In the midst of the Ebola epidemic in West Africa, a small group of University of Kansas researchers is quietly partnering with their colleagues in the World Health Organization (WHO) African Regional Office. Together, they are developing case studies to help understand what has worked in those areas of Liberia where the spread of Ebola virus disease has waned.

KU’s World Health Organization Collaborating Center, directed by Stephen Fawcett, a Kansas Health Foundation distinguished professor, one of the only such centers focused on community health in North America, will conduct case studies in Liberia in counties where the incidence of the disease has dropped, such as Lofa, and in several other counties where improvement has been slower.

“We will use the case studies to better understand what activities and interventions are associated with reductions in new cases of Ebola,” says Fawcett, “because in a disaster environment, it is very difficult to make sense of what is going on, and to what effect.”

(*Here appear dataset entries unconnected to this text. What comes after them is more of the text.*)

This design comes from an exercise in tuning for small area on the open sky130 flow, not from production work. Function not checked in this run: the RTL went through the layout flow alone. Power and IR drop assume default switching activity.

<file path="flow/run.sh">
#!/bin/bash
# synth_recipe.tcl (not shown) runs the flow's synth.tcl, then flattens the netlist and writes it again
# the make line also repeats each setting of config.mk as NAME=value (left out here)
make -C /OpenROAD-flow-scripts/flow DESIGN_CONFIG=/design/flow/config.mk WORK_HOME=/design/flow/orfs CLKGATE_MAP_FILE= SYNTH_SCRIPT=/design/flow/synth_recipe.tcl finish
</file>
<file path="flow/design.v">
module VGA(CLOCK_50, reset, VGA_R, VGA_G, VGA_B, VGA_HS, VGA_VS, SW, PaddleBtn, PauseBtn, HEX0_D, HEX1_D, HEX2_D, LEDG);
input		wire				CLOCK_50;
input		wire				reset;
input 	wire	[9:0]		SW;
input		wire	[1:0]		PaddleBtn;
input		wire				PauseBtn;
output 	wire 	[2:0]		LEDG;
output 	wire 	[6:0]		HEX0_D;
output 	wire 	[6:0]		HEX1_D;
output 	wire 	[6:0]		HEX2_D;
output	wire	[3:0]		VGA_R;
output	wire	[3:0]		VGA_G;
output	wire	[3:0]		VGA_B;
output	wire	[0:0]		VGA_HS;
output	wire	[0:0]		VGA_VS;
reg [9:0] hx;
reg [9:0] vy;
reg       hs_r;
reg       vs_r;
wire      hend = (hx == 10'd640);
always @(posedge CLOCK_50) begin
	if (reset) begin
		hx <= 10'd864;
		vy <= 10'd979;
	end else if (hend) begin
		hx <= 10'd865;
		vy <= (vy == 10'd480) ? 10'd980 : vy + 10'd1;
	end else
		hx <= hx + 10'd1;
end
always @(posedge CLOCK_50) begin
	if (reset)               hs_r <= 1'b1;
	else if (hx == 10'd880)  hs_r <= 1'b0;
	else if (hx == 10'd976)  hs_r <= 1'b1;
end
always @(posedge CLOCK_50) begin
	if (reset)               vs_r <= 1'b1;
	else if (vy == 10'd989)  vs_r <= 1'b0;
	else if (vy == 10'd991)  vs_r <= 1'b1;
end
assign VGA_HS = hs_r;
assign VGA_VS = vs_r;
reg [9:0] bx;         
reg [9:0] by;         
reg       vr;         
reg       vu;         
reg       vd;         
reg [3:0] s1;         
reg [3:0] s2;         
reg [8:0] p1;         
reg [8:0] p2m;        
reg [8:0] p2a;        
reg       pause;
wire [8:0] p2 = SW[8] ? p2a : p2m;
reg [9:0]  c10;       
reg [7:0]  c30;       
reg [21:0] tmr;
reg        clk_q;
wire dclr = reset | SW[9];
always @(posedge CLOCK_50) begin
	if (dclr || c10 == 10'd625) c10 <= 10'd0; else c10 <= c10 + 10'd1;
	if (dclr || c30 == 8'd156)  c30 <= 8'd0;  else c30 <= c30 + 8'd1;
end
wire bx0   = (bx == 10'd0);
wire bx640 = (bx == 10'd640);
wire score = bx0 | bx640;
always @(posedge CLOCK_50) begin
	if (reset || score) tmr <= 22'd0; else tmr <= tmr + 22'd1;
end
wire clk10 = (c10 == 10'd0);
wire clk20 = clk10 | (c10 == 10'd313);
wire clk30 = (c30 == 8'd0);
wire [9:0] tm = tmr[21:12];
wire gclk = (tm < 10'd30) ? clk10 : (tm < 10'd60) ? clk20 : clk30;
always @(posedge CLOCK_50) clk_q <= reset | gclk;
wire tick = gclk & ~clk_q;
always @(posedge CLOCK_50) begin
	if (reset) pause <= 1'b0;
	else if (tick) begin
		if (score) pause <= 1'b1;
		else if (!PauseBtn) pause <= 1'b0;
	end
end
assign LEDG = {2'b00, pause};
wire [10:0] e1 = {1'b0, by} - {2'b00, p1};
wire [10:0] e2 = {1'b0, by} - {2'b00, p2};
wire p1_up = p1 <= 9'd419;
wire p1_dn = p1 != 9'd0;
wire p2_up = p2 <= 9'd419;
wire p2_dn = p2 != 9'd0;
wire play  = tick & ~pause;
always @(posedge CLOCK_50) begin
	if (reset) p1 <= 9'd210;
	else if (play && !SW[0]) begin
		if (!PaddleBtn[0]) begin
			if (p1_up) p1 <= p1 + 9'd1;
		end else if (!PaddleBtn[1]) begin
			if (p1_dn) p1 <= p1 - 9'd1;
		end
	end
end
wire by_ai  = (by >= 10'd30) && (by <= 10'd450);
wire ai_dec = $signed(e2) < -11'sd9;
wire ai_inc = $signed(e2) > 11'sd60;
always @(posedge CLOCK_50) begin
	if (reset) begin
		p2m <= 9'd210;
		p2a <= 9'd210;
	end else if (SW[8]) begin
		if (tick && by_ai) begin
			if (ai_dec)      p2a <= p2 - 9'd1;
			else if (ai_inc) p2a <= p2 + 9'd1;
		end
	end else if (play && SW[0]) begin
		if (!PaddleBtn[0]) begin
			if (p2_up) p2m <= p2 + 9'd1;
		end else if (!PaddleBtn[1]) begin
			if (p2_dn) p2m <= p2 - 9'd1;
		end
	end
end
wire hit1 = (p1 >= 9'd9) && ($signed(e1) >= -11'sd9) && ($signed(e1) <= 11'sd60);
wire sec1a = $signed(e1) <= 11'sd14;
wire sec1b = $signed(e1) <= 11'sd36;
wire hit2 = (p2 >= 9'd9) && ($signed(e2) >= -11'sd9) && ($signed(e2) <= 11'sd60);
wire sec2a = $signed(e2) <= 11'sd14;
wire sec2b = $signed(e2) <= 11'sd36;
reg       nr, nu, nd;
reg [9:0] nbx, nby;
reg [3:0] ns1, ns2;
always @(*) begin
	nr = vr; nu = vu; nd = vd;
	ns1 = s1; ns2 = s2;
	if (by == 10'd0) begin
		nr = vr & vu; nu = 1'b0; nd = 1'b1;
	end else if (by == 10'd470) begin
		nr = vr & vd; nu = 1'b1; nd = 1'b0;
	end
	if (bx == 10'd9) begin
		if (hit1) begin
			nr = 1'b1; nu = sec1a; nd = ~sec1b;
		end
	end else if (bx == 10'd621) begin
		if (hit2) begin
			nr = 1'b0; nu = sec2a; nd = ~sec2b;
		end
	end
	if (bx0) begin
		nr = 1'b0; nu = 1'b0; nd = 1'b0;
		ns2 = (s2 == 4'd9) ? 4'd0 : s2 + 4'd1;
	end else if (bx640) begin
		nr = 1'b1; nu = 1'b0; nd = 1'b0;
		ns1 = (s1 == 4'd9) ? 4'd0 : s1 + 4'd1;
	end
	if (score) begin
		nbx = nr ? 10'd321 : 10'd319;
		nby = 10'd235;
	end else begin
		nbx = nr ? bx + 10'd1 : bx - 10'd1;
		nby = nu ? by - 10'd1 : nd ? by + 10'd1 : by;
	end
end
always @(posedge CLOCK_50) begin
	if (reset) begin
		bx <= 10'd320; by <= 10'd235;
		vr <= 1'b1; vu <= 1'b0; vd <= 1'b0;
		s1 <= 4'd0; s2 <= 4'd0;
	end else if (play) begin
		bx <= nbx; by <= nby;
		vr <= nr; vu <= nu; vd <= nd;
		s1 <= ns1; s2 <= ns2;
	end
end
function [6:0] seg;
	input [3:0] v;
	begin
		seg[0] = ~(v[3] | v[1] | v[2] & v[0] | ~v[2] & ~v[0]);
		seg[1] = ~(~v[2] | ~v[1] & ~v[0] | v[1] & v[0]);
		seg[2] = ~(v[2] | ~v[1] | v[0]);
		seg[3] = ~(~v[2] & ~v[0] | v[1] & ~v[0] | v[2] & ~v[1] & v[0] | ~v[2] & v[1] | v[3]);
		seg[4] = ~(~v[2] & ~v[0] | v[1] & ~v[0]);
		seg[5] = ~(v[3] | ~v[1] & ~v[0] | v[2] & ~v[1] | v[2] & ~v[0]);
		seg[6] = ~(v[3] | v[2] & ~v[1] | ~v[2] & v[1] | v[1] & ~v[0]);
	end
endfunction
assign HEX0_D = seg(s2);
assign HEX2_D = seg(s1);
assign HEX1_D = 7'b0111111;
wire [8:0]  pv = hx[9] ? p2 : p1;
wire [10:0] dpy = {1'b0, vy} - {2'b00, pv};
wire [10:0] dbx = {1'b0, hx} - {1'b0, bx};
wire [10:0] dby = {1'b0, vy} - {1'b0, by};
wire in_px   = ((hx >= 10'd1) && (hx <= 10'd9)) || ((hx >= 10'd631) && (hx <= 10'd639));
wire in_py   = ($signed(dpy) >= 11'sd1) && ($signed(dpy) <= 11'sd59);
wire in_bx   = ($signed(dbx) >= 11'sd1) && ($signed(dbx) <= 11'sd9);
wire in_by   = ($signed(dby) >= 11'sd1) && ($signed(dby) <= 11'sd9);
wire in_line = ((hx == 10'd325) || (hx == 10'd326)) && (vy[3:0] >= 4'd1) && (vy[3:0] <= 4'd12) && (vy < 10'd480);
wire vis = (hx >= 10'd1) && (hx <= 10'd640) && (vy < 10'd480);
reg pix0, pix1, pix2;
always @(posedge CLOCK_50) begin
	pix0 <= (in_px & in_py) | (in_bx & in_by) | in_line;
	pix1 <= pix0;
	pix2 <= ~reset & vis & pix1;
end
assign VGA_R = {4{pix2}};
assign VGA_G = {4{pix2}};
assign VGA_B = {4{pix2}};
endmodule
</file>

A key tool in developing the case studies is the Online Documentation and Support System (ODSS), a tool originated by the KU Work Group for Community Health and Development, which Fawcett also co-directs. That system will help collect and analyze data from interviews of the staff of governmental organizations (e.g., Ministry of Health, Ebola treatment centers) and non-governmental organizations (e.g., Doctors without Borders) as well as traditional leaders, members of the media and others. The ODSS will make it easier for WHO staff to carry out monitoring and evaluation responsibilities with the Ebola response effort.

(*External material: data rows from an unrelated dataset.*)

This is an optimization exercise on Yosys and OpenROAD, whose aim is small area, not a production implementation.
The RTL was checked by simulation tests, not by an equivalence proof against the original design.

Setup of north:
// yduck_soc
module yduck_soc (
	input wire clk,
	input wire rst,                  
	output wire [15:0] rom_addr,
	input wire [15:0] rom_data,
	input wire [15:0] gpio_in,
	output wire [15:0] gpio_out,
	output wire T0_PWM_P,
	output wire T0_PWM_N,
	output wire T1_PWM_P,
	output wire T1_PWM_N,
	input wire [3:0] intp_ext,
	input wire intp_s
);
localparam NF=4'h0, LD=4'h1, SV=4'h2, IN=4'h3, SW=4'h4, WR=4'h5, CR=4'h6, LA=4'h7,
           LO=4'h8, AD=4'h9, SB=4'ha, JW=4'hb, JA=4'hc, LL=4'hd, LR=4'he, TL=4'hf;
reg        rst_r;
reg [15:0] PC;
reg [15:0] rom_addr_r;
reg [15:0] DK;
reg [15:0] RX [2:14];
reg [15:0] idata_r;
reg        jpc, jpc_r, dwi;
reg        pcb_v;
reg [15:0] pcb_d;
reg [2:0]  state;
reg        sen;
reg [15:0] PC_r;
reg [15:0] mem [0:31];
reg [4:0]  ram_addr_r;
reg        ram_sel_r;
reg [15:0] rdata_r;
reg [15:0] gpio_in_reg, gpio_out_reg;
reg [15:0] TCTR, TATS0, TATS0_r, TCMP0, TCMP0_r, TCNT0, TATS1, TATS1_r, TCMP1, TCMP1_r, TCNT1;
reg        intp_T0, intp_T1;
reg [10:0] INTC;
reg [15:0] INT0, INT1;
reg [7:0]  intp_i_r, intp_i_rr;
reg        int_vld;
function [15:0] inc16(input [15:0] x);
	reg c;
	integer i;
	begin
		c = 1'b1;
		for (i = 0; i < 16; i = i + 1) begin
			inc16[i] = x[i] ^ c;
			c = c & x[i];
		end
	end
endfunction
assign rom_addr = rom_addr_r;
  ...
For scale: about 3800 cells after synthesis, roughly 46000 sq um of cells after synthesis.
==> flow/config.mk <==
export PLATFORM = sky130hd
export DESIGN_NAME = yduck_soc
export DESIGN_NICKNAME = yduck_soc
export VERILOG_FILES = /design/flow/design.v
export SDC_FILE = /design/flow/constraint.sdc
export NUM_CORES = 4
export LEC_CHECK = 0
export ABC_AREA = 1
export CAP_MARGIN = 20
export CORE_MARGIN = 2
export CORE_UTILIZATION = 50
export PLACE_DENSITY = 0.75
export SLEW_MARGIN = 20
==> flow/constraint.sdc <==
create_clock -name core_clock -period 12.0 [get_ports {clk}]
set_input_delay 2.4000 -clock core_clock [delete_from_list [all_inputs] [get_ports {clk}]]
set_output_delay 2.4000 -clock core_clock [all_outputs]
set_load 0.01 [all_outputs]
standard.sh (not shown) runs the stock make flow with config.mk's settings and CLKGATE_MAP_FILE= SYNTH_SCRIPT=/design/flow/synth_recipe.tcl, a recipe that flattens the netlist after the stock synthesis.
==> flow/flow/run.sh <==
#!/bin/bash
# Layout flow: the standard flow (standard.sh) with these changes:
#  - synthesis: ABC maps the combinational logic for area (three rounds) and leaves buffering and gate
#    sizing to OpenROAD's repair steps. Flip-flops are mapped (dfflibmap) before ABC runs,
#    so the registers, their names and cell types are those of the standard synthesis.
#  - clock tree: clkbuf_16 sink clusters of up to 24 flops, no dummy balancing loads.
#  - port buffers: buf_2 cells; buf_4 and buf_6 not used.
# Each tool's output goes to the ORFS logs under orfs/logs; make's own output to make.log.
set -euo pipefail
W=$(pwd)
cat > "$W/abc_area_nobuf.script" <<'EOT'
&get -n
&st
&dch
&nf -R 1000 -p
&put
&get -n
&st
&dch
&nf -R 1000 -p
&put
&get -n
&st
&dch
&nf -R 1000 -p
&put
topo
EOT
{
	head -n 1 "$W/synth_recipe.tcl"
	echo "proc abc {args} { set i [lsearch \$args -script]; if {\$i >= 0} { lset args [expr {\$i+1}] $W/abc_area_nobuf.script }; yosys abc {*}\$args }"
	tail -n +2 "$W/synth_recipe.tcl"
} > "$W/area_synth.tcl"
# The platform's don't-use cells, plus the mid-size buffers, so that OpenROAD's repair
# steps buffer high-fanout nets with buf_2 cells.
DONT_USE="sky130_fd_sc_hd__probe_p_8 sky130_fd_sc_hd__probec_p_8 sky130_fd_sc_hd__lpflow_bleeder_1 sky130_fd_sc_hd__lpflow_clkbufkapwr_1 sky130_fd_sc_hd__lpflow_clkbufkapwr_16 sky130_fd_sc_hd__lpflow_clkbufkapwr_2 sky130_fd_sc_hd__lpflow_clkbufkapwr_4 sky130_fd_sc_hd__lpflow_clkbufkapwr_8 sky130_fd_sc_hd__lpflow_clkinvkapwr_1 sky130_fd_sc_hd__lpflow_clkinvkapwr_16 sky130_fd_sc_hd__lpflow_clkinvkapwr_2 sky130_fd_sc_hd__lpflow_clkinvkapwr_4 sky130_fd_sc_hd__lpflow_clkinvkapwr_8 sky130_fd_sc_hd__lpflow_decapkapwr_12 sky130_fd_sc_hd__lpflow_decapkapwr_3 sky130_fd_sc_hd__lpflow_decapkapwr_4 sky130_fd_sc_hd__lpflow_decapkapwr_6 sky130_fd_sc_hd__lpflow_decapkapwr_8 sky130_fd_sc_hd__lpflow_inputiso0n_1 sky130_fd_sc_hd__lpflow_inputiso0p_1 sky130_fd_sc_hd__lpflow_inputiso1n_1 sky130_fd_sc_hd__lpflow_inputiso1p_1 sky130_fd_sc_hd__lpflow_inputisolatch_1 sky130_fd_sc_hd__lpflow_isobufsrc_1 sky130_fd_sc_hd__lpflow_isobufsrc_16 sky130_fd_sc_hd__lpflow_isobufsrc_2 sky130_fd_sc_hd__lpflow_isobufsrc_4 sky130_fd_sc_hd__lpflow_isobufsrc_8 sky130_fd_sc_hd__lpflow_isobufsrckapwr_16 sky130_fd_sc_hd__lpflow_lsbuf_lh_hl_isowell_tap_1 sky130_fd_sc_hd__lpflow_lsbuf_lh_hl_isowell_tap_2 sky130_fd_sc_hd__lpflow_lsbuf_lh_hl_isowell_tap_4 sky130_fd_sc_hd__lpflow_lsbuf_lh_isowell_4 sky130_fd_sc_hd__lpflow_lsbuf_lh_isowell_tap_1 sky130_fd_sc_hd__lpflow_lsbuf_lh_isowell_tap_2 sky130_fd_sc_hd__lpflow_lsbuf_lh_isowell_tap_4 sky130_fd_sc_hd__buf_4 sky130_fd_sc_hd__buf_6"
bash "$W/standard.sh" SYNTH_SCRIPT="$W/area_synth.tcl" \
	CTS_ARGS="-sink_clustering_enable -repair_clock_nets -sink_clustering_size 24 -sink_clustering_max_diameter 70 -buf_list sky130_fd_sc_hd__clkbuf_16 -dont_use_dummy_load" \
	BUFFER_PORTS_ARGS="-buffer_cell sky130_fd_sc_hd__buf_2" \
	DONT_USE_CELLS="$DONT_USE" \
	finish > "$W/make.log" 2>&1
#### Input delta (south over north)
Settings: PLACE_DENSITY removed (was 0.75).
==> flow/flow/run.sh <==
#!/bin/bash
# Layout flow: the standard flow (standard.sh) with these changes:
#  - synthesis: ABC maps the combinational logic for area and leaves buffering and gate
#    sizing to OpenROAD's repair steps. Flip-flops are mapped (dfflibmap) before ABC runs,
#    so the registers, their names and cell types are those of the standard synthesis.
#  - clock tree: clkbuf_16 sink clusters of up to 24 flops, no dummy balancing loads.
#  - port buffers: buf_2 cells.
# Each tool's output goes to the ORFS logs under orfs/logs; make's own output to make.log.
set -euo pipefail
W=$(pwd)
cat > "$W/abc_area_nobuf.script" <<'EOT'
&get -n
&st
&dch
&nf -R 1000 -p
&put
topo
EOT
{
	head -n 1 "$W/synth_recipe.tcl"
	echo "proc abc {args} { set i [lsearch \$args -script]; if {\$i >= 0} { lset args [expr {\$i+1}] $W/abc_area_nobuf.script }; yosys abc {*}\$args }"
	tail -n +2 "$W/synth_recipe.tcl"
} > "$W/area_synth.tcl"
bash "$W/standard.sh" SYNTH_SCRIPT="$W/area_synth.tcl" \
	CTS_ARGS="-sink_clustering_enable -repair_clock_nets -sink_clustering_size 24 -sink_clustering_max_diameter 70 -buf_list sky130_fd_sc_hd__clkbuf_16 -dont_use_dummy_load" \
	BUFFER_PORTS_ARGS="-buffer_cell sky130_fd_sc_hd__buf_2" \
	finish > "$W/make.log" 2>&1
--- outcome ---
- south leaves more setup margin than north.
- [compare] base=north new=south: total nets after synthesis rose by 2.6%, proportion of layout cells with a drive suffix above 1 has decreased.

At the invitation of WHO, the KU team started work on the Ebola effort in September building training routines, developing a field form for use by WHO staff in the regional office and training staff in Brazzaville and Monrovia via Skype. Now the WHO team is beginning to enter data on the Ebola response effort, said Fawcett.

Fawcett says that the case studies should be completed by spring 2015.

“The team hopes that the initial case studies in affected areas in Liberia can inform ongoing efforts in that country as well as in Guinea and Sierra Leone where the Ebola epidemic remains a serious problem,” he says. “Learning from this collaborative project can help guide WHO’s response in continuing and future disease outbreaks.”

Besides Fawcett, the KU team includes Jerry Schultz, co-director of the KU Work Group, and Florence DiGennaro Reed, assistant professor of applied behavioral science. DiGennaro Reed, a behavioral scientist with expertise in performance improvement, said that the WHO effort was among the most meaningful work of her career. She also co-directs the department’s joint PhD/MPH degree program in collaboration with the Master of Public Health program in the Department of Preventive Medicine and Public Health at KU Medical Center. This is the first degree in the nation to combine an MPH with the advanced study in applied behavioral science. The other two members of the team, Ithar Hassaballa and Charles Sepers, are graduate students in the program and graduate research assistants for the KU Work Group.

“We are really lucky to be able to contribute something that has taken Africa-and the world-by surprise,” says Hassaballa, who has met with community health colleagues and presented at WHO meetings in Botswana and Mauritius in the past few years.

“A lot of people think Kansas is geographically disadvantaged, that the University of Kansas is in the middle of the U.S, and that is hard for us to engage with a global world, but we’ve shown that KU is global and it is doing global work,” she says.

The KU Work Group for Community Health and Development is affiliated with the Life Span Institute and the Department of Applied Behavioral Science. The KU Work Group was first designated as a WHO Collaborating Centre for Community Health and Development in 2004.